Secondary Structure 
Using online bioinformatics tools, TEDC2 is predicted to have many alpha helices, and it has two well-conserved predicted beta-pleated sheets near the end of the protein.

Tertiary Structure 

TEDC2 is predicted to form tertiary structure based on its alpha helices. Many of these predicted alpha helices are highly conserved in orthologs, and one example of predicted tertiary structure generated by I-TASSER is shown to the right.

Post-translational Modifications 

TEDC2 has a well conserved predicted O-GlcNAc site at S114 in humans. O-GlcNAcylated proteins are found mostly in the nucleus, sometimes also being found in the cytoplasm, and this is a dynamic modification, frequently being removed and reattached.

TEDC2 also has three conserved, predicted C-mannosylation sites. The function of C-mannosylation is still unclear, but it is the attachment of an alpha-mannose to a tryptophan.

TEDC2 also has many possible phosphorylation sites, including seven that are well-conserved. Phosphorylation is an important means of protein regulation, activation, and inactivation, so it is difficult to determine any specific function from the presence of a serine or threonine that could be phosphorylated.

Interactions

Protein-Protein Interactions 
KDM1A, a lysine-specific demethylase, was shown to be physically associated with TEDC2. TEDC2 also interacts with FEZ1, a fasciculation and elongation protein. FEZ1, or fasciculation and elongation protein 1, is necessary for axon growth but is also thought to be involved in transcriptional control.
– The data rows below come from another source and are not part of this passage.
### config.mk
export PLATFORM = sky130hd
export DESIGN_NAME = irq_redir_regs
export DESIGN_NICKNAME = d
export VERILOG_FILES = /design/src/rtl/irq_redir_pkg.sv /design/src/rtl/irq_redir_decode.sv /design/src/rtl/irq_redir_entry.sv /design/src/rtl/irq_redir_regs.sv
export SDC_FILE = /design/constraint.sdc
export NUM_CORES = 2
export LEC_CHECK = 0
export ABC_AREA = 1
export BUFFER_PORTS_ARGS = -buffer_cell sky130_fd_sc_hd__buf_2
export CELL_PAD_IN_SITES_DETAIL_PLACEMENT = 0
export CELL_PAD_IN_SITES_GLOBAL_PLACEMENT = 1
export CORE_AREA = 4 4 655 657
export DETAILED_ROUTE_END_ITERATION = 12
export DIE_AREA = 0 0 659 661
export GPL_ROUTABILITY_DRIVEN = 1
export PLACE_DENSITY = 0.4
export SYNTH_ARGS = -nofsm -noshare
export SYNTH_HDL_FRONTEND = slang
export SYNTH_SLANG_ARGS = --single-unit
### constraint.sdc
create_clock -name clk_i -period 9.4 [get_ports clk_i]
set_clock_uncertainty 0.05 [all_clocks]
set_input_delay 2.82 -clock clk_i [delete_from_list [all_inputs] [get_ports clk_i]]
set_output_delay 2.82 -clock clk_i [all_outputs]
set_load 0.05 [all_outputs]
### src/rtl/irq_redir_pkg.sv
package irq_redir_pkg;
  localparam logic [7:0] OFF_SEL  = 8'h00;
  localparam logic [7:0] OFF_WIN  = 8'h10;
  localparam logic [7:0] SEL_ID   = 8'h00;
  localparam logic [7:0] SEL_VER  = 8'h01;
  localparam logic [7:0] SEL_ARB  = 8'h02;
  localparam logic [7:0] SEL_TBL  = 8'h10;

  localparam int DSTAT_BIT = 12;
  localparam int RIRR_BIT  = 14;
  localparam int TRIG_BIT  = 15;
  localparam int MASK_BIT  = 16;

  localparam logic [63:0] ENTRY_RST = 64'h0000_0000_0001_0000;

  typedef enum logic [1:0] {
    WIN_ID,
    WIN_VER,
    WIN_ARB,
    WIN_TBL
  } win_kind_e;
endpackage

### src/rtl/irq_redir_decode.sv
module irq_redir_decode
  import irq_redir_pkg::*;
#(
  parameter int NUM_PINS = 24,
  parameter int IDX_W    = 5
) (
  input  logic [7:0]       sel_i,
  output win_kind_e        kind_o,
  output logic [IDX_W-1:0] idx_o,
  output logic             hi_o,
  output logic             tbl_ok_o
);
  localparam logic [7:0] PINS8 = 8'(NUM_PINS);

  logic [7:0] off_sh;

  // below 0x10 the subtraction wraps, so the index lands out of range
  assign off_sh = (sel_i - SEL_TBL) >> 1;
  assign idx_o  = off_sh[IDX_W-1:0];
  assign hi_o   = sel_i[0];

  always_comb begin
    tbl_ok_o = 1'b0;
    unique case (sel_i)
      SEL_ID:  kind_o = WIN_ID;
      SEL_VER: kind_o = WIN_VER;
      SEL_ARB: kind_o = WIN_ARB;
      default: begin
        kind_o   = WIN_TBL;
        tbl_ok_o = (sel_i >= SEL_TBL) && (off_sh < PINS8);
      end
    endcase
  end
endmodule

### src/rtl/irq_redir_entry.sv
module irq_redir_entry
  import irq_redir_pkg::*;
(
  input  logic        clk_i,
  input  logic        rst_ni,
  input  logic        wr_lo_i,
  input  logic        wr_hi_i,
  input  logic [31:0] wdata_i,
  input  logic        rirr_set_i,
  input  logic        rirr_clr_i,
  input  logic        dstat_i,
  output logic [63:0] entry_o,
  output logic        mask_chg_o,
  output logic        mask_new_o
);
  logic [63:0] entry_q, entry_d;
  logic        rirr_live;

  assign rirr_live = rirr_set_i | (entry_q[RIRR_BIT] & ~rirr_clr_i);

  always_comb begin
    entry_d = entry_q;
    if (wr_lo_i) entry_d[31:0]  = wdata_i;
    if (wr_hi_i) entry_d[63:32] = wdata_i;
    entry_d[DSTAT_BIT] = dstat_i;
    entry_d[RIRR_BIT]  = ((wr_lo_i | wr_hi_i) & ~entry_d[TRIG_BIT]) ? 1'b0 : rirr_live;
  end

  always_ff @(posedge clk_i or negedge rst_ni) begin
    if (!rst_ni) entry_q <= ENTRY_RST;
    else         entry_q <= entry_d;
  end

  assign entry_o    = entry_q;
  assign mask_chg_o = wr_lo_i & (wdata_i[MASK_BIT] != entry_q[MASK_BIT]);
  assign mask_new_o = wdata_i[MASK_BIT];

  assert_edge_lo_clears_R7: assert property (@(posedge clk_i) disable iff (!rst_ni)
    wr_lo_i && !wdata_i[TRIG_BIT] |=> !entry_o[RIRR_BIT]);

  assert_edge_hi_clears_R7: assert property (@(posedge clk_i) disable iff (!rst_ni)
    wr_hi_i && !wr_lo_i && !entry_o[TRIG_BIT] |=> !entry_o[RIRR_BIT]);

  assert_level_keeps_rirr_R6: assert property (@(posedge clk_i) disable iff (!rst_ni)
    wr_lo_i && wdata_i[TRIG_BIT] && !rirr_set_i && !rirr_clr_i
    |=> entry_o[RIRR_BIT] == $past(entry_o[RIRR_BIT]));
endmodule

### src/rtl/irq_redir_regs.sv
module irq_redir_regs
  import irq_redir_pkg::*;
#(
  parameter int         NUM_PINS = 24,
  parameter logic [7:0] VERSION  = 8'h11
) (
  input  logic                         clk_i,
  input  logic                         rst_ni,
  input  logic [7:0]                   addr_i,
  input  logic                         wr_en_i,
  input  logic [31:0]                  wdata_i,
  output logic [31:0]                  rdata_o,
  input  logic [NUM_PINS-1:0]          rirr_set_i,
  input  logic [NUM_PINS-1:0]          rirr_clr_i,
  input  logic [NUM_PINS-1:0]          dstat_i,
  output logic [64*NUM_PINS-1:0]       table_o,
  output logic                         mask_chg_o,
  output logic [$clog2(NUM_PINS)-1:0]  mask_pin_o,
  output logic                         mask_val_o
);
  localparam int         IDX_W   = $clog2(NUM_PINS);
  localparam logic [7:0] MAX_PIN = 8'(NUM_PINS - 1);

  initial begin
    if (NUM_PINS < 2 || NUM_PINS > 120) $error("NUM_PINS out of range");
  end

  logic [7:0]          sel_q;
  logic [3:0]          id_q;
  win_kind_e           kind;
  logic [IDX_W-1:0]    idx;
  logic                hi, tbl_ok;
  logic                win_wr;
  logic [63:0]         tbl [NUM_PINS];
  logic [NUM_PINS-1:0] chg, chg_val;
  logic                any_chg, pick_val;
  logic [IDX_W-1:0]    pick_pin;
  logic [63:0]         cur_entry;
  logic [31:0]         win_rd;

  irq_redir_decode #(.NUM_PINS(NUM_PINS), .IDX_W(IDX_W)) i_decode (
    .sel_i    (sel_q),
    .kind_o   (kind),
    .idx_o    (idx),
    .hi_o     (hi),
    .tbl_ok_o (tbl_ok)
  );

  assign win_wr = wr_en_i && (addr_i == OFF_WIN);

  always_ff @(posedge clk_i or negedge rst_ni) begin
    if (!rst_ni) begin
      sel_q <= '0;
      id_q  <= '0;
    end else if (wr_en_i) begin
      if (addr_i == OFF_SEL) sel_q <= wdata_i[7:0];
      if (win_wr && kind == WIN_ID) id_q <= wdata_i[27:24];
    end
  end

  for (genvar p = 0; p < NUM_PINS; p++) begin : g_pin
    logic hit;
    assign hit = win_wr && (kind == WIN_TBL) && tbl_ok && (idx == IDX_W'(p));

    irq_redir_entry i_entry (
      .clk_i      (clk_i),
      .rst_ni     (rst_ni),
      .wr_lo_i    (hit && !hi),
      .wr_hi_i    (hit && hi),
      .wdata_i    (wdata_i),
      .rirr_set_i (rirr_set_i[p]),
      .rirr_clr_i (rirr_clr_i[p]),
      .dstat_i    (dstat_i[p]),
      .entry_o    (tbl[p]),
      .mask_chg_o (chg[p]),
      .mask_new_o (chg_val[p])
    );

    assign table_o[64*p +: 64] = tbl[p];
  end

  // at most one entry is written per cycle
  always_comb begin
    any_chg  = 1'b0;
    pick_pin = '0;
    pick_val = 1'b0;
    for (int i = 0; i < NUM_PINS; i++) begin
      if (chg[i]) begin
        any_chg  = 1'b1;
        pick_pin = IDX_W'(i);
        pick_val = chg_val[i];
      end
    end
  end

  always_ff @(posedge clk_i or negedge rst_ni) begin
    if (!rst_ni) begin
      mask_chg_o <= 1'b0;
      mask_pin_o <= '0;
      mask_val_o <= 1'b0;
    end else begin
      mask_chg_o <= any_chg;
      mask_pin_o <= pick_pin;
      mask_val_o <= pick_val;
    end
  end

  assign cur_entry = tbl_ok ? tbl[idx] : '1;

  always_comb begin
    unique case (kind)
      WIN_ID, WIN_ARB: win_rd = {4'h0, id_q, 24'h0};
      WIN_VER:         win_rd = {8'h0, MAX_PIN, 8'h0, VERSION};
      default:         win_rd = hi ? cur_entry[63:32] : cur_entry[31:0];
    endcase
  end

  always_comb begin
    unique case (addr_i)
      OFF_SEL: rdata_o = {24'h0, sel_q};
      OFF_WIN: rdata_o = win_rd;
      default: rdata_o = '0;
    endcase
  end

  assert_ro_id_stable_R3: assert property (@(posedge clk_i) disable iff (!rst_ni)
    win_wr && (kind == WIN_VER || kind == WIN_ARB) |=> $stable(id_q));

  assert_oob_no_pulse_R5: assert property (@(posedge clk_i) disable iff (!rst_ni)
    win_wr && kind == WIN_TBL && !tbl_ok |=> !mask_chg_o);

  assert_pulse_matches_table_R10: assert property (@(posedge clk_i) disable iff (!rst_ni)
    mask_chg_o |-> tbl[mask_pin_o][MASK_BIT] == mask_val_o);

  assert_pulse_needs_write_R10: assert property (@(posedge clk_i) disable iff (!rst_ni)
    !win_wr |=> !mask_chg_o);
endmodule

Word-level counts from Yosys, hierarchy flattened

Index checks and enable logic that the tools add are counted.

Flip-flop bits (word level): 1,555
Output and inout port bits: 1,575

Add/subtract/negate cells: 1
Magnitude comparators: 3
Eq/ne operators: 53
Muxes and demuxes: 128
Bitwise operators: 169
Reductions and logical operators: 86

Operators by type and width:

| kind                                                              | count |
|---|---|
| 2-to-1 mux 16 bit                                                 | 24 |
| binary-select mux 64 bit (select 5 bit)                           | 1 |
| 2-to-1 mux 64 bit                                                 | 3 |
| case mux 32 bit (2 select lines)                                  | 2 |
| 2-to-1 mux 5 bit                                                  | 22 |
| logical AND 1 bit                                                 | 77 |
| 2-to-1 mux 1 bit                                                  | 74 |
| AND 1 bit                                                         | 72 |
| NOT 1 bit                                                         | 48 |
| bitwise OR 1 bit                                                  | 48 |
| == test 5 x 4 -> 1 bit, second input constant                     | 8 |
| == test 5 bit, second input constant                              | 8 |
| 2-to-1 mux 32 bit                                                 | 1 |
| != test 1 bit                                                     | 24 |
| == test 5 x 3 -> 1 bit, second input constant                     | 4 |
| logical NOT 8 bit                                                 | 2 |
| == test 5 x 2 -> 1 bit, second input constant                     | 2 |
| == test 8 x 1 -> 1 bit, second input constant                     | 1 |
| == test 8 x 2 -> 1 bit, second input constant                     | 1 |
| == test 8 x 5 -> 1 bit, second input constant                     | 1 |
| greater-or-equal comparator 8 x 5 -> 1 bit, second input constant | 1 |
| subtractor 8 x 5 -> 8 bit, second input constant                  | 1 |
| less-than comparator 7 x 5 -> 1 bit, second input constant        | 1 |
| greater-or-equal comparator 6 bit, second input constant          | 1 |
| 11 further kinds                                                  | 13 |

Longest topological paths before layout

Depth after elaboration: 32
Depth in mapped cells: 17
Depth with buffers taken out: 16

Cells and area by module

A second synthesis with hierarchy kept.

Cell total of the unflattened synthesis: 8,613
Area, all modules: 75,279.7 µm²

Modules (own cells, without submodules):

| module           | times used | cells each | area each (µm²) | seq. area each (µm²) |
|---|---|---|---|---|
| irq_redir_entry  | 24         | 273        | 2,600.0         | 1,602.8 |
| irq_redir_regs   | 1          | 2,036      | 12,739.7        | 475.5 |
| irq_redir_decode | 1          | 25         | 140.1           | 0.0 |

Worst setup path after synthesis

Ideal clock, no wire load.

Path kind: in2out
Start: in addr_i[5]
End: out rdata_o[1]
Arrival time: 4.783 ns
Setup slack: 1.747 ns
Cell stages on the path: 8
Path buffers: 1
Cells stage by stage: nor3_1 -> inv_1 -> nor3_1 -> o21ai_0 -> inv_1 -> buf_1 -> nand2_1 -> o21ai_0

Longest elaborated chain between the ends: 2
Elaborated cells between the ends (all ways): 3
Classes of those cells: eq/ne: 1; mux: 1; reduce/logical: 1

RTL lines:

| element                                                     | RTL line              | RTL |
|---|---|---|
| start: declaration                                          | irq_redir_regs.sv:9   | `input logic [7:0] addr_i,` |
| == test 8 x 5 -> 1 bit or logical NOT 8 bit (tied branches) | irq_redir_regs.sv:119 | `unique case (addr_i)` |
| case mux 32 bit (2 select lines) (*)                        | irq_redir_regs.sv:119 |  |
| end: declaration                                            | irq_redir_regs.sv:12  | `output logic [31:0] rdata_o,` |

Every way passes the cells marked *; elsewhere a longest branch is shown, timed or not.

Worst setup path after layout

Start: reg sel_q[2]
End: out rdata_o[21]

Longest elaborated chain between the ends: 9
Elaborated cells between the ends (all ways): 22
Classes of those cells: add/sub: 1; order compare: 2; eq/ne: 4; mux: 9; bitwise: 1; reduce/logical: 5

RTL lines:

| element                                               | RTL line               | RTL |
|---|---|---|
| start: declaration                                    | irq_redir_regs.sv:28   | `logic [7:0] sel_q;` |
| start signal: assignment                              | irq_redir_regs.sv:56   | `if (addr_i == OFF_SEL) sel_q <= wdata_i[7:0];` |
| subtractor 8 x 5 -> 8 bit                             | irq_redir_decode.sv:18 | `assign off_sh = (sel_i - SEL_TBL) >> 1;` |
| NOT 5 -> 6 bit (not written as such)                  | irq_redir_regs.sv:108  | `assign cur_entry = tbl_ok ? tbl[idx] : '1;` |
| binary-select mux 64 bit (select 5 bit)               | irq_redir_regs.sv:108  |  |
| 2-to-1 mux 64 bit (not written as such) (2 in series) | irq_redir_regs.sv:108  |  |
| 2-to-1 mux 64 bit                                     | irq_redir_regs.sv:108  |  |
| 2-to-1 mux 32 bit                                     | irq_redir_regs.sv:114  | `default: win_rd = hi ? cur_entry[63:32] : cur_entry[31:0];` |
| case mux 32 bit (2 select lines) (*)                  | irq_redir_regs.sv:111  | `unique case (kind)` |
| case mux 32 bit (2 select lines) (*)                  | irq_redir_regs.sv:119  |  |

Every way passes the cells marked *; elsewhere a longest branch is shown, timed or not. The select of a mux whose other input is x is not followed.

==> load_flow_metrics.sql <==
INSERT INTO impl_metrics (metric_group, metric, value, unit) VALUES
('clock_tree', 'worstSkewPairLatency', '0.90', 'ns'),
('pwr', 'total_power', '0.0160', 'W'),
('place', 'place.port_buffers', '1689', ''),
('global_route', 'number_of_global_route_vias_before_repair', '63600', ''),
('route', 'drt-total-wl', '559000', 'um'),
('place', 'gp_congestion', '0.843', ''),
('die', 'die_y', '661', 'um'),
('sta', 'unrepaired_setup_endpoints_after_global_routing', 'false', ''),
('min_path', 'timing.hold.worst_endpoint', 'id_q[3]', ''),
('synth', 'synthesis.instances', '7165', ''),
('pwr', 'internal_power', '0.0116', 'W'),
('pwr', 'leakagePower', '41.1', 'nW'),
('setup_path', 'r2r_slack', '4.58', 'ns'),
('pwr', 'ir_drop_worst_vdd', '150', 'uV'),
('pwr', 'power.share.clock', '51.8', '%'),
('global_route', 'groute.layer.met2.usage', '41.3', '%'),
('final_layout', 'num-nets-final', '8684', ''),
('sta', 'min_tclk_post_route', '8.64', 'ns'),
('global_route', 'grt.overflow.total', '0', ''),
('global_route', 'grt_start_max_net_pins', '139', ''),
('final_layout', 'regArea', '38900', 'sq um'),
('sta', 'timing.final.hold_violations', '0', ''),
('route', 'detail_route.wl_per_cell', '38.6', 'um'),
('pwr', 'logic_pwr_share', '6.1', '%'),
('setup_path', 'critical_path_class', 'register to primary output', ''),
('pwr', 'swShare', '27.4', '%'),
('die', 'core_region_area', '423000', 'sq um'),
('final_layout', 'postLayoutCoreUtil', '21.0', '%'),
('min_path', 'worst_hold_path_type', 'register to register', ''),
('clock_tree', 'cts_max_level', '4', ''),
('synth', 'synth_flop_cell', 'dfrtp_1', ''),
('pwr', 'power_frac_seq', '42.1', '%'),
('clock_tree', 'clock_buffers_created_by_tritoncts', '210', ''),
('flow_run', 'maxCapViolCount', '0', ''),
('clock_tree', 'postCtsSetupRepairBufs', '0', ''),
('route', 'drt_iter0_drc', '6832', ''),
('final_layout', 'finish.instance_area', '88800', 'sq um'),
('synth', 'synth_enable_flop_cells', '0', ''),
('synth', 'postSynthRegisterBits', '1555', ''),
('min_path', 'hold_path.startpoint', 'id_q[3]', ''),
('sta', 'tightestPinTransition', '1.18', 'ns'),
('global_route', 'grt_util_met1', '30.1', '%'),
('clock_tree', 'clkTransAtPathRegs', '0.06', 'ns'),
('status', 'run_status', 'finished clean', ''),
('die', 'dieWidth', '659', 'um'),
('synth', 'synth.distinct_cells', '51', ''),
('clock_tree', 'cts-hold-fix-buffers', '0', ''),
('setup_path', 'rr_worst_depth', '11', ''),
('global_route', 'antenna_violations_before_repair', '89', ''),
('clock_tree', 'clk_path_buf_depth', '4', ''),
('min_path', 'worstHoldPathCells', '2', ''),
('setup_path', 'reg2reg_from', 'sel_q[1]', ''),
('synth', 'ys_seq_area_share', '58.5', '%'),
('route', 'antenna_left', '0', ''),
('setup_path', 'timing.critical_path.from_type', 'register', ''),
('sta', 'setup_viol_count_final', '0', ''),
('setup_path', 'crit_fanout', '55', ''),
('sta', 'setup_tns', '0', 'ns'),
('route', 'average_vias_per_placed_instance', '4.59', ''),
('final_layout', 'syn2layout_area_growth', '33.4', '%'),
('global_route', 'grt_first_pass_wirelength', '713000', 'um'),
('die', 'io-pin-count', '1690', ''),
('synth', 'syn_area', '66600', 'sq um'),
('setup_path', 'cp.arrival', '5.77', 'ns'),
('final_layout', 'final.fill_count', '47100', ''),
('die', 'placementRows', '239', ''),
('place', 'detailedPlace.worstSlack', '0.940', 'ns'),
('clock_tree', 'clock-sinks', '1555', ''),
('setup_path', 'regToRegEndpoint', 'g_pin[21].i_entry.entry_o[57]', ''),
('route', 'drt_pass1_iterations', '6', ''),
('setup_path', 'cp.required', '6.53', 'ns');
power by group through the flow:
stage / Clock [W] / Sequential, W / Combinational (W)
3_3_place_gp: 0 / 0.00685 / 0.00101
5_1_grt: 0.00879 / 0.00673 / 0.00103
2_1_floorplan: 0 / 0.00689 / 0.000266
3_5_place_dp: 0 / 0.00685 / 0.00101
6_report: 0.00830 / 0.00673 / 0.000975
4_1_cts: 0.00855 / 0.00673 / 0.00102
kinds of logic after synthesis:
group | after synthesis | synth area share (%)
AO/OA/AOI/OAI | 2760 | 24.1
buffers and inverters | 842 | 5.15
adder cells (fa/ha/maj) | 2 | 0.0376
flip-flops | 1555 | 58.5
AND/OR/NAND/NOR | 1988 | 12.0
XOR/XNOR | 18 | 0.237
routing by layer:
layer / part of all wire, % / wire [um]
met2: 48 / 268000
met3: 7.4 / 41200
met4: 4.6 / 25500
met5: 0.0013 / 7
met1: 40 / 223000
registers in the layout (all words and copies together) (netlist names):
register and cells:
id_q 4, mask_chg_o 1, sel_q 8, g_pin.i_entry.entry_o 1536, mask_val_o 1, mask_pin_o 5
final cells by class:
cell class | count | area share (%)
multi-input cells | 4768 | 27.9
clock inverters | 69 | 0.938
well taps | 5663 | 7.98
inverters | 143 | 0.666
repair buffers | 1889 | 11.7
flip-flops and latches | 1555 | 43.9
diodes | 83 | 0.234
clock buffers | 309 | 6.78
cells in the mapped netlist (2+ instances only):
cell	instances	area (sq um)
a31oi_1	11	68.8
buf_4	4	30.0
o32ai_1	8	70.1
nand3_1	66	330
dfrtp_1	1531	38300
or2_2	2	12.5
nand4_4	3	63.8
inv_1	133	499
xor2_1	13	114
nand3_4	7	123
nor3b_1	2	15.0
nand4_1	10	62.6
o22ai_1	17	106
nor2_1	70	263
a22oi_1	753	5650
o41ai_1	8	70.1
o21ai_2	2	17.5
buf_1	55	206
a21oi_1	387	1940
inv_2	9	33.8
nand4_2	3	37.5
nor3_1	77	385
buf_2	175	876
dfstp_2	24	631
a221oi_1	2	17.5
and3_1	2	12.5
o21ai_0	1233	6170
clkbuf_1	462	1730
nor4_1	3	18.8
o21ai_1	282	1410
nand2_1	1712	6430
nor2_2	4	25.0
ha_1	2	25.0
or3_1	11	68.8
xnor2_1	5	43.8
nand3_2	11	110
o311ai_0	52	455
metrics by stage:
| stage | std cells | hold WS, ns |
|---|---|---|
| 2_1_floorplan | 7165 | 0.403 |
| 3_3_place_gp | 14000 | 0.419 |
| 3_5_place_dp | 14000 | 0.432 |
| 4_1_cts | 14400 | 0.445 |
| 5_1_grt | 14500 | 0.458 |
| 6_report | 14500 | 0.445 |
worst max-delay path by stage:
stage | startpoint | end | slack (ns) | depth (start not counted)
after floorplan | addr_i[5] | rdata_o[1] | 1.75 | 8
after global placement | addr_i[5] | rdata_o[26] | 0.86 | 11
after detailed placement | addr_i[5] | rdata_o[20] | 0.94 | 11
after CTS | sel_q[2] | rdata_o[21] | 0.51 | 13
after global routing | sel_q[2] | rdata_o[21] | 0.60 | 13
final | sel_q[2] | rdata_o[21] | 0.76 | 13
worst max-delay path, cell delays in order (launching register included):
cell and delay, ns:
dfrtp_1 0.49, nand2_1 0.13, buf_4 0.35, inv_8 0.29, buf_4 0.38, a22oi_1 0.57
a21oi_1 0.33, nor3_1 0.91, nand2_1 0.50, o311ai_0 0.22, nand3_1 0.19, nand2_1 0.10
inv_1 0.04, buf_2 0.20
Power figures use the tool's default switching activity.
There is also experimental evidence for TEDC2 interaction with TUBE1 and C14orf80. TUBE1, or Tubulin epsilon 1, is involved with the centrioles during cell division, and the function of C14orf80 is unknown. TEDC2 is also co-expressed with CDC45, or cell division control protein 45, which is required for initiation of chromosomal DNA replication, as well as co-expression with CDT1, a DNA replication licensing factor required for pre-replication assembly.
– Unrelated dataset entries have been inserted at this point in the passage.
$ cat config.mk
export PLATFORM = sky130hd
export DESIGN_NAME = serial_loader
export DESIGN_NICKNAME = d
export VERILOG_FILES = /design/src/rtl/ldr_pkg.sv /design/src/rtl/ldr_hdr_collect.sv /design/src/rtl/ldr_wr_stage.sv /design/src/rtl/serial_loader.sv
export SDC_FILE = /design/constraint.sdc
export NUM_CORES = 1
export LEC_CHECK = 0
export BUFFER_PORTS_ARGS = -buffer_cell sky130_fd_sc_hd__buf_2
export CORE_AREA = 2 2 75 95
export DETAILED_ROUTE_END_ITERATION = 8
export DIE_AREA = 0 0 77 97
export PLACE_DENSITY = 0.82
export SKIP_LAST_GASP = 1
export SLEW_MARGIN = 20
export SYNTH_ARGS = -nofsm -noshare
export SYNTH_HDL_FRONTEND = slang
export SYNTH_SLANG_ARGS = --single-unit
$ cat constraint.sdc
create_clock -name clk -period 3.8 [get_ports clk]
set_input_delay 0.19 -clock clk [delete_from_list [all_inputs] [get_ports clk]]
set_output_delay 0.19 -clock clk [all_outputs]
set_load 0.03 [all_outputs]
$ cat src/rtl/ldr_pkg.sv
package ldr_pkg;
    typedef enum logic [1:0] {
        ST_HDR  = 2'd0,
        ST_DATA = 2'd1,
        ST_DONE = 2'd2
    } ldr_state_e;
endpackage

$ cat src/rtl/ldr_hdr_collect.sv
// Shifts header bytes in LSB first; flags the byte that completes the header.
module ldr_hdr_collect #(
    parameter int ADDR_W = 16,
    parameter int LEN_W  = 16
) (
    input  logic              clk,
    input  logic              rst_n,
    input  logic              clear,
    input  logic              take,
    input  logic [7:0]        byte_in,
    output logic              complete,
    output logic [ADDR_W-1:0] addr_out,
    output logic [LEN_W-1:0]  len_out
);
    localparam int HDR_BITS  = ADDR_W + LEN_W;
    localparam int HDR_BYTES = HDR_BITS / 8;
    localparam int IDX_W     = (HDR_BYTES > 2) ? $clog2(HDR_BYTES) : 1;

    typedef struct packed {
        logic [HDR_BITS-1:0] sr;
        logic [IDX_W-1:0]    idx;
    } hdr_t;

    hdr_t q, d;
    logic [HDR_BITS-1:0] shifted;

    always_comb begin
        d        = q;
        shifted  = {byte_in, q.sr[HDR_BITS-1:8]};
        complete = take && (q.idx == IDX_W'(HDR_BYTES - 1));
        if (clear) begin
            d = '0;
        end else if (take) begin
            d.sr  = shifted;
            d.idx = complete ? '0 : q.idx + IDX_W'(1);
        end
    end

    assign addr_out = shifted[ADDR_W-1:0];
    assign len_out  = shifted[HDR_BITS-1:ADDR_W];

    always_ff @(posedge clk) begin
        if (!rst_n) q <= '0;
        else        q <= d;
    end
endmodule

$ cat src/rtl/ldr_wr_stage.sv
// Presented write register plus a one-entry holding buffer behind it.
module ldr_wr_stage #(
    parameter int DATA_W = 8
) (
    input  logic              clk,
    input  logic              rst_n,
    input  logic              clear,
    input  logic              push,
    input  logic [DATA_W-1:0] push_data,
    input  logic              mem_ready,
    output logic              wr_valid,
    output logic [DATA_W-1:0] wr_data,
    output logic              fire,
    output logic              accept,
    output logic              empty_next
);
    typedef struct packed {
        logic              wr_valid;
        logic [DATA_W-1:0] wr_data;
        logic              hold_valid;
        logic [DATA_W-1:0] hold_data;
    } stage_t;

    stage_t q, d;

    always_comb begin
        d      = q;
        fire   = q.wr_valid && mem_ready;
        accept = !q.hold_valid || fire;
        if (clear) begin
            d = '0;
        end else begin
            if (fire) begin
                d.wr_valid = 1'b0;
                if (q.hold_valid) begin
                    d.wr_valid   = 1'b1;
                    d.wr_data    = q.hold_data;
                    d.hold_valid = 1'b0;
                end
            end
            if (push && accept) begin
                if (!d.wr_valid) begin
                    d.wr_valid = 1'b1;
                    d.wr_data  = push_data;
                end else begin
                    d.hold_valid = 1'b1;
                    d.hold_data  = push_data;
                end
            end
        end
        empty_next = !d.wr_valid && !d.hold_valid;
    end

    assign wr_valid = q.wr_valid;
    assign wr_data  = q.wr_data;

    always_ff @(posedge clk) begin
        if (!rst_n) q <= '0;
        else        q <= d;
    end
endmodule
Function and Clinical Significance 
The function of TEDC2 is not yet known with certainty by the scientific community, but its expression profile, predicted transcription factor binding sites, and other protein-protein interactions enable some predictions. TEDC2 is localized in the nucleus and is often expressed in developing tissues such as stem cells as well as differentiated fetal tissue, so it likely plays a role in DNA replication and/or cell division. This also fits with TEDC2's predicted or known protein-protein interactions, as it may interact with proteins involved in cell division (TUBE1, CDC45, CDT1), as well as remain under transcriptional control of tumor suppressors (WT1, MZF1, P53). Additionally, given the presence of an estrogen-response element binding-site, it is possible that TEDC2 plays a role in tumor development when mutated.